CODEWITHSUNDEEP
javascriptjquerydomjquery-selectors
Dave
Dave

Reputation: 17

children().length is returning an unexpected value

Everything can be found here: http://jsfiddle.net/dweiliu/NBFMq/3/

This is the relevant code in question:

$('article.weeklyStandings').each(function(){
   var numPlayers = $(this).children('table tr').length;
   $(this).children('h2').append(" - " + numPlayers + " Players");
});

I have potentially multiple tables of data with results as displayed in the jsfiddle. I want to point out the number of players who played on any given week by looking up the number of rows in the table.

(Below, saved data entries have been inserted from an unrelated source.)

--- src/rtl/lp_step_seq.sv ---
`timescale 1ns/1ps
module lp_step_seq
  import lp_seq_pkg::*;
#(
  parameter int NUM_IRQ   = 32,
  parameter int CNT_W     = 16,
  parameter int NUM_STEPS = 6
) (
  input  logic                       clk,
  input  logic                       rst_n,
  input  logic [1:0]                 cfg_target_mode,
  input  logic                       cfg_wfe_en,
  input  logic [2:0]                 cfg_stby_en,
  input  logic [NUM_STEPS*2-1:0]     cfg_step_mode,
  input  logic [NUM_STEPS*CNT_W-1:0] cfg_step_limit,
  input  logic [NUM_STEPS-1:0]       cfg_step_skip,
  input  logic                       cpu_wfi,
  input  logic                       cpu_wfe,
  input  logic [NUM_IRQ-1:0]         irq_in,
  input  logic [NUM_IRQ-1:0]         irq_mask,
  input  logic                       evt_in,
  input  logic                       evt_mask,
  input  logic                       dbg_wake_in,
  input  logic                       dbg_mask,
  input  logic [NUM_STEPS-1:0]       step_done,
  output logic [NUM_STEPS-1:0]       step_req,
  output logic [1:0]                 mode_cur,
  output logic [1:0]                 mode_prev,
  output logic [NUM_IRQ-1:0]         irq_wake_stat,
  output logic                       evt_wake_stat,
  output logic                       dbg_wake_stat,
  output logic                       stby_sleep_busy,
  output logic                       stby_wake_busy
);
  localparam int STEP_W = (NUM_STEPS > 1) ? $clog2(NUM_STEPS) : 1;
  localparam logic [STEP_W-1:0] LAST = STEP_W'(NUM_STEPS - 1);

  seq_state_e        state;
  logic [STEP_W-1:0] pos;
  logic [1:0]        tgt_q;
  logic              stby_q;
  logic [1:0]        mode_cur_q;
  logic [1:0]        mode_prev_q;

  // named internal events, also watched by the checker
  logic              run_idle;
  logic              seq_active;
  logic              sleep_go;
  logic              wake_go;
  logic              step_run;
  logic              step_fin;
  logic              seq_done;
  logic              wake_any;
  logic              tmr_fin;
  logic [CNT_W-1:0]  tmr_cnt;
  logic [STEP_W-1:0] cur_step;
  logic [1:0]        cur_mode;
  logic [CNT_W-1:0]  cur_lim;
  logic              cur_skip;
  logic              cur_done;

  // step visited at a position: ascending on the way down, descending on the way up
  function automatic logic [STEP_W-1:0] step_at(input logic [STEP_W-1:0] p, input logic waking);
    return waking ? (LAST - p) : p;
  endfunction

  assign run_idle   = (state == ST_RUN);
  assign seq_active = (state == ST_SLEEP) || (state == ST_WAKE);
  assign cur_step   = step_at(pos, state == ST_WAKE);
  assign cur_mode   = cfg_step_mode[cur_step*2 +: 2];
  assign cur_lim    = cfg_step_limit[cur_step*CNT_W +: CNT_W];
  assign cur_skip   = cfg_step_skip[cur_step];
  assign cur_done   = step_done[cur_step];

  assign step_run = seq_active && !cur_skip;
  assign step_fin = seq_active && (cur_skip || tmr_fin);
  assign seq_done = step_fin && (pos == LAST);
  assign sleep_go = run_idle && (cpu_wfi || (cpu_wfe && cfg_wfe_en)) &&
                    (cfg_target_mode != MODE_RUN);
  assign wake_go  = (state == ST_LOW) && wake_any;

  lp_step_timer #(.CNT_W(CNT_W)) u_timer (
    .clk    (clk),
    .rst_n  (rst_n),
    .active (step_run),
    .mode   (cur_mode),
    .limit  (cur_lim),
    .done   (cur_done),
    .fin    (tmr_fin),
    .cnt    (tmr_cnt)
  );

  lp_wake_collect #(.NUM_IRQ(NUM_IRQ)) u_wake (
    .clk      (clk),
    .rst_n    (rst_n),
    .clr      (sleep_go),
    .arm      (!run_idle),
    .irq_in   (irq_in),
    .irq_mask (irq_mask),
    .evt_in   (evt_in),
    .evt_mask (evt_mask),
    .dbg_in   (dbg_wake_in),
    .dbg_mask (dbg_mask),
    .irq_stat (irq_wake_stat),
    .evt_stat (evt_wake_stat),
    .dbg_stat (dbg_wake_stat),
    .wake_any (wake_any)
  );

  always_ff @(posedge clk or negedge rst_n) begin
    if (!rst_n) begin
      state       <= ST_RUN;
      pos         <= '0;
      tgt_q       <= MODE_RUN;
      stby_q      <= 1'b0;
      mode_cur_q  <= MODE_RUN;
      mode_prev_q <= MODE_RUN;
    end else begin
      case (state)
        ST_RUN: if (sleep_go) begin
          state  <= ST_SLEEP;
          pos    <= '0;
          tgt_q  <= cfg_target_mode;
          stby_q <= stby_pick(cfg_target_mode, cfg_stby_en);
        end
        ST_SLEEP: if (step_fin) begin
          if (seq_done) begin
            state       <= ST_LOW;
            pos         <= '0;
            mode_prev_q <= mode_cur_q;
            mode_cur_q  <= tgt_q;
          end else begin
            pos <= pos + 1'b1;
          end
        end
        ST_LOW: if (wake_go) begin
          state <= ST_WAKE;
          pos   <= '0;
        end
        default: if (step_fin) begin
          if (seq_done) begin
            state       <= ST_RUN;
            pos         <= '0;
            mode_prev_q <= mode_cur_q;
            mode_cur_q  <= MODE_RUN;
          end else begin
            pos <= pos + 1'b1;
          end
        end
      endcase
    end
  end

  for (genvar g = 0; g < NUM_STEPS; g++) begin : g_req
    assign step_req[g] = step_run && (cur_step == STEP_W'(g));
  end

  assign mode_cur        = mode_cur_q;
  assign mode_prev       = mode_prev_q;
  assign stby_sleep_busy = (state == ST_SLEEP) && stby_q;
  assign stby_wake_busy  = (state == ST_WAKE) && stby_q;
endmodule

--- config.mk ---
export PLATFORM = sky130hd
export DESIGN_NAME = lp_step_seq
export DESIGN_NICKNAME = d
export VERILOG_FILES = /design/src/rtl/lp_seq_pkg.sv /design/src/rtl/lp_wake_collect.sv /design/src/rtl/lp_step_timer.sv /design/src/rtl/lp_step_seq.sv
export SDC_FILE = /design/constraint.sdc
export NUM_CORES = 1
export LEC_CHECK = 0
export BUFFER_PORTS_ARGS = -buffer_cell sky130_fd_sc_hd__buf_2
export CORE_MARGIN = 4
export CORE_UTILIZATION = 45
export CTS_BUF_LIST = sky130_fd_sc_hd__clkbuf_2 sky130_fd_sc_hd__clkbuf_4 sky130_fd_sc_hd__clkbuf_8
export DETAILED_ROUTE_END_ITERATION = 12
export PLACE_DENSITY = 0.81
export SLEW_MARGIN = 20
export SYNTH_ARGS = -nofsm -noshare
export SYNTH_HDL_FRONTEND = slang
export SYNTH_HIERARCHICAL = 1
export SYNTH_SLANG_ARGS = --single-unit
export TNS_END_PERCENT = 100
--- constraint.sdc ---
create_clock -name clk -period 13.1 [get_ports clk]
set_input_delay 0.655 -clock clk [delete_from_list [all_inputs] [get_ports clk]]
set_output_delay 0.655 -clock clk [all_outputs]
set_load 0.01 [all_outputs]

Why is $(this).children('table tr').length; returning 0 on jsfiddle? Note that on my local machine, this same code is returning 3.

Upvotes: 1

Views: 553

Answers (7)

Smern
Smern

Reputation: 19066

The problem you are having is:

  1. children() will only look at direct children. You'll want to use find() which will find all the table tr within each article.
  2. If you count all of the tr's you will have end up with an extra because your heading will also be counted as a player. For this reason you can subtract 1 from the length of tr's.

Solution

Here is an example implementing the above solutions: Demo

var numPlayers = $(this).find('table tr').length -1;

Alternative (the one I would use)

As you have a record class on your player tr's, you could use .record in your selector instead, this will provide better readability and flexibility if you wish to add other rows in the future that should not be counted as a player: Demo

var numPlayers = $(this).find('.record').length;

Another Alternative

You could also use context selectors like $('.record', this) instead of $(this).find('.record'), but in my opinion it's easier to read find() chaining. Also, as context selectors internally have to use find() anyway, using find() directly will perform slightly better: Performance test

Upvotes: 2

j08691
j08691

Reputation: 207901

Change 

var numPlayers = $(this).children('table tr').length;

to

var numPlayers = $(this).find('table tr').length-1;

jsFiddle example

.children() method differs from .find() in that .children() only travels a single level down the DOM tree while .find() can traverse down multiple levels to select descendant elements (grandchildren, etc.) as well

Upvotes: 1

Anton
Anton

Reputation: 32581

Change

var numPlayers = $(this).children('table tr').length;

to 

var numPlayers = $('.record', this).length;

DEMO

Upvotes: 1

Anthony Grist
Anthony Grist

Reputation: 38345

The .children() function only looks at immediate descendants, so those that are one level down in the DOM. What you're saying is "look for a <tr> that's inside a <table> and is also the direct descendant of the <article class="weeklyStandings"> element"; that won't ever be the case because the <table> is between those two.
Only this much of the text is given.